カトリック社会学者のぼやき

カトリシズムと社会学という二つの思想背景から時の流れにそって愚痴をつぶやいていく

知覧・無言館・靖国遊就館・広島平和資料館

2023-05-25 20:56:08 | 観光

 全国旅行支援がもらえるというので鹿児島にツアー旅行にでかけた。旅行代金に1万円の補助と、クーポンが3000円もらえるという誘惑に負けた。天候にも恵まれ、種々の温泉を堪能した。いくつかハプニングもあり、印象深いツアーだった。

 ツアーの同行者は70歳代の方が中心だったが、戦前生まれの方(ほぼ80歳代)も6組近くおられ、ツアーには珍しく最初から打ち解けた雰囲気が心地よかった。色々なところを廻ったが、結局は知覧の特攻平和会館の印象が強かった。ホテルでの夕食時の話題は多岐にわたったが最後は知覧の印象に戻った。特攻はなかなかセンシティブな話題なので皆さんの話しぶりは慎重だったが、結局は、知覧特攻平和会館と、上田の無言館、靖国の遊就館、広島の平和記念資料館の与える印象との比較の話が多かった。私自身は、どこも訪ねたのは随分昔のことだが、どれも印象は鮮烈に残っている。展示の仕方はどこでも変化しているのだろうが、与える印象はそれほど変わってはいないのではないか。
 とはいえ、受ける印象は館によって全く異なる。展示の良し悪しよりは(1)、展示の趣旨が、意図が異なるからだろう。今は死語だがあえて保守・革新というカテゴリーを用いるなら(2)、どちらの陣営の人に語りかけようとしているのかが与える印象の違いを生み出しているのかもしれない。
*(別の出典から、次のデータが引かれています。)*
## config.mk

```make
export PLATFORM = sky130hd
export DESIGN_NAME = hazard_stall_ctrl
export DESIGN_NICKNAME = d
export VERILOG_FILES = /design/src/rtl/hazard_stall_ctrl.sv
export SDC_FILE = /design/constraint.sdc
export NUM_CORES = 1
export LEC_CHECK = 0
export CORE_UTILIZATION = 25
export DETAILED_ROUTE_END_ITERATION = 7
export GPL_TIMING_DRIVEN = 0
export PLACE_DENSITY = 0.61
export SYNTH_ARGS = -nofsm -noshare
export SYNTH_HDL_FRONTEND = slang
export SYNTH_SLANG_ARGS = --single-unit
```

## constraint.sdc

```tcl
create_clock -name clk -period 6.6 [get_ports clk]
set_input_delay 1.65 -clock clk [delete_from_list [all_inputs] [get_ports clk]]
set_output_delay 1.65 -clock clk [all_outputs]
set_load 0.005 [all_outputs]
```

## src/rtl/hazard_stall_ctrl.sv

```systemverilog
// Hazard controller for the 5-stage pipeline: Tuse/Tnew stall detection, forwarding selects,
// mult/div busy tracking and a saturating stall-cycle counter.
module hazard_stall_ctrl #(
  parameter int unsigned MULT_CYC = 5,
  parameter int unsigned DIV_CYC  = 10,
  parameter int unsigned CNT_W    = 4
) (
  input  logic        clk,
  input  logic        reset,
  input  logic [4:0]  D_A1,
  input  logic [4:0]  D_A2,
  input  logic        D_A1use,
  input  logic        D_A2use,
  input  logic [1:0]  D_Tuse_rs,
  input  logic [1:0]  D_Tuse_rt,
  input  logic        D_is_md,
  input  logic [4:0]  E_A1,
  input  logic [4:0]  E_A2,
  input  logic [4:0]  E_A3,
  input  logic        E_Reg_Write,
  input  logic [3:0]  E_Tnew,
  input  logic        E_md_start,
  input  logic        E_md_div,
  input  logic [4:0]  M_A3,
  input  logic        M_Reg_Write,
  input  logic [3:0]  M_Tnew,
  input  logic [4:0]  W_A3,
  input  logic        W_Reg_Write,
  output logic        PC_en,
  output logic        F_D_en,
  output logic        D_E_clear,
  output logic [1:0]  D_fwd_rs,
  output logic [1:0]  D_fwd_rt,
  output logic [1:0]  E_fwd_rs,
  output logic [1:0]  E_fwd_rt,
  output logic        md_busy,
  output logic [31:0] stall_cnt
);

  localparam logic [CNT_W-1:0] MULT_LD = CNT_W'(MULT_CYC);
  localparam logic [CNT_W-1:0] DIV_LD  = CNT_W'(DIV_CYC);
  localparam logic [31:0]      CNT_MAX = 32'hFFFF_FFFF;

  logic [CNT_W-1:0] md_cnt;
  logic             rs_stall;
  logic             rt_stall;
  logic             md_stall;
  logic             stall;

  // A producer matches only when it writes a non-zero register equal to the consumer's.
  function automatic logic match(input logic [4:0] a, input logic wr, input logic [4:0] a3);
    return wr && (a3 == a) && (a != 5'd0);
  endfunction

  function automatic logic data_hazard(input logic use_a, input logic [4:0] a,
                                       input logic [1:0] tuse);
    return use_a &&
           ((match(a, E_Reg_Write, E_A3) && (E_Tnew > 4'(tuse))) ||
            (match(a, M_Reg_Write, M_A3) && (M_Tnew > 4'(tuse))));
  endfunction

  function automatic logic [1:0] d_sel(input logic [4:0] a);
    if (match(a, E_Reg_Write, E_A3) && (E_Tnew == 4'd0)) return 2'd3;
    if (match(a, M_Reg_Write, M_A3) && (M_Tnew == 4'd0)) return 2'd2;
    return 2'd0;
  endfunction

  function automatic logic [1:0] e_sel(input logic [4:0] a);
    if (match(a, M_Reg_Write, M_A3) && (M_Tnew == 4'd0)) return 2'd2;
    if (match(a, W_Reg_Write, W_A3)) return 2'd1;
    return 2'd0;
  endfunction

  // Stall decision and forwarding selects, all valid in the same cycle.
  always_comb begin
    rs_stall  = 1'b0;
    rt_stall  = 1'b0;
    md_busy   = 1'b0;
    md_stall  = 1'b0;
    stall     = 1'b0;
    PC_en     = 1'b1;
    F_D_en    = 1'b1;
    D_E_clear = 1'b0;
    D_fwd_rs  = 2'd0;
    D_fwd_rt  = 2'd0;
    E_fwd_rs  = 2'd0;
    E_fwd_rt  = 2'd0;

    rs_stall  = data_hazard(D_A1use, D_A1, D_Tuse_rs);
    rt_stall  = data_hazard(D_A2use, D_A2, D_Tuse_rt);
    md_busy   = E_md_start || (md_cnt != '0);
    md_stall  = D_is_md && md_busy;
    stall     = rs_stall || rt_stall || md_stall;

    PC_en     = ~stall;
    F_D_en    = ~stall;
    D_E_clear = stall;
    D_fwd_rs  = d_sel(D_A1);
    D_fwd_rt  = d_sel(D_A2);
    E_fwd_rs  = e_sel(E_A1);
    E_fwd_rt  = e_sel(E_A2);
  end

  // Busy counter; a start while already counting is ignored.
  always_ff @(posedge clk or posedge reset) begin
    if (reset) begin
      md_cnt <= '0;
    end else if (E_md_start && (md_cnt == '0)) begin
      md_cnt <= E_md_div ? DIV_LD : MULT_LD;
    end else if (md_cnt != '0) begin
      md_cnt <= md_cnt - CNT_W'(1);
    end
  end

  // Saturating stall-cycle counter.
  always_ff @(posedge clk or posedge reset) begin
    if (reset) begin
      stall_cnt <= 32'd0;
    end else if (stall && (stall_cnt != CNT_MAX)) begin
      stall_cnt <= stall_cnt + 32'd1;
    end
  end

endmodule

```

==> key figures <==
Logic synthesis
  – Sequential area share after synthesis: 0.3385
  – Synthesized net count: 358
  – Number of synthesized flops with an enable pin: 0
  – Warnings, synthesis: 0
  – Mean Syn Cell Area: 9.177 sq um
  – Async set-reset flop share out of synthesis: 1.000
  – Top_reg_cell synth: dfrtp_1
  – Unique masters post-synth: 44
  – Cell Area, Synth: 2661 sq um
  – Cell count after synthesis: 290
  – Synth Register Bits: 36

Drt
  – Initial drt markers: 82
  – DR pass1 iterations: 4
  – DR DRC count: 0
  – Post-DRT Antenna Nets: 0
  – Vias per cell: 4.723
  – Total wire length: 7307 microns
  – Via Count: roughly 2500
  – Routed len/inst: 13.68 microns

Pwr
  – Peak supply drop: 0.08593 mV
  – Leak: around 1.5 nW
  – Power per cell area: approximately 170 nW/um^2

Finish
  – Register Area: approximately 900 sq um
  – Final #Nets: 466
  – Multi-input gate area in the final layout: 1664 sq um
  – FILL cells: between 1000 and 1500
  – ANT cells: 0
  – Layout area overhead: 47.96%
  – Layout cells sized above 1: 0.06281

Worst setup path
  – Critical Path End Type: output port
  – Number of cells on the critical path: 6
  – Crit-path max cell delay: 0.59 ns
  – Critical path arrival: 4.30 ns
  – Slowest library cell on the worst path: nor4_1
  – Top delay family on crit path: simple AND/OR/NAND/NOR gates
  – CP Buf/Inv Count: 2
  – RR Startpoint: stall_cnt[9]
  – Type of origin of the critical path: primary input
  – Worst r2r path cells: 8
  – CP max FO: 3
  – Setup CP Type: primary input to output port
  – Crit path required time: 4.95 ns
  – Crit-path cells: clkdlybuf4s50_1 > nor4_1 > nand2_1 > or4_1 > nor4_1 > clkdlybuf4s50_1
  – Setup crit start: M_Tnew[1]

Clock tree
  – Clk sinks: 36
  – Cts bufs inserted: 5
  – Setup Buffers After CTS: 0
  – Worst skew pair latency: 0.28 ns
  – H-tree depth: 2
  – Reg clk slew, reported paths: around 0.070 ns
  – CTS tree: built
  – Clk buf depth: 2
  – CTS root buf: clkbuf_8
  – Hold buffers post-CTS: 0
  – CTS resizes: 0

Die
  – Die W: ~110 microns
  – # IOs: 101
  – DIE AREA: 11060 sq um
  – Chip height: 105.2 microns
  – Core ar.: 10320 sq um
  – Row count: 37
  – Starting Density: 0.2578

STA
  – RSZ-0062 raised after global routing: false
  – Final setup fails: 0
  – Crit path time final: 5.955 ns
  – Setup slack after layout: 0.6452 ns
  – Max-slew violation count: 0
  – Worst-margin pin slew: 0.8612 ns
  – Final Skew: 0.003911 ns
  – Hold slack final: 0.4966 ns
  – Period utilization: 0.9022
  – TNS Setup: 0 ns
  – Slew margin rel.: 0.4252
  – Final Hold Viols: 0
  – Fmax: about 170 MHz

Global route
  – First-pass GRT wire length: 11920 microns
  – Vias in the first global route: 2626
  – Antenna violations before repair: 0
  – GRT Total Usage: 0.1348
  – Global route overflow: 0
  – Largest net degree at the start of global routing: 22

Placed design
  – Final HPWL DP: 6103 microns
  – Dpl ws: 0.6437 ns
  – Number of I/O port buffers: 100
  – GPL Wtd Cong: 0.8521

Hold path
  – Worst hold path class: flop to flop
  – Hold path start: stall_cnt[12]
  – Worst Hold Depth: 1

Job
  – Max-Cap Viols: 0

Outcome
  – Status: finished clean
どの館でも使われている平和という言葉の意味が異なっているようだ。

 テーマは重いものだが、皆さんの話は暗いものではなかった。なぜか。80歳代の人々は、東京大空襲も原爆も体験していないけれど、思いは共通だった。つまり、いま自分たちが住んでいる、この現代日本は、かって子供時代に自分たちが知っていた日本とは、別の国になっている、という思いだ。これが同じ日本国なのか、という思いは共通なのだろう。現代の日本は、色々問題はあるが、豊かな国になった。明日の食べ物を心配する必要がない。だが先の戦争でなくなった方々にどのような言葉で語りかけたら良いのか、われわれはまだ共通の言葉を見いだせないでいるようだ。

【展示】

 

 


1 展示品が、遺書中心か、絵画中心か、収蔵品か一式戦闘機か、など展示品の違いも与える印象の違いを生み出しているのかもしれない。
2 宇野重規『日本の保守とリベラル』(2023)は、右・左ではなく、保守・革新ではなく、伝統・近代ではなく、保守・リベラルという軸で戦後思想を整理しようとしている。現代日本のイデオロギー論としての有効性はあまりはっきりしなかった。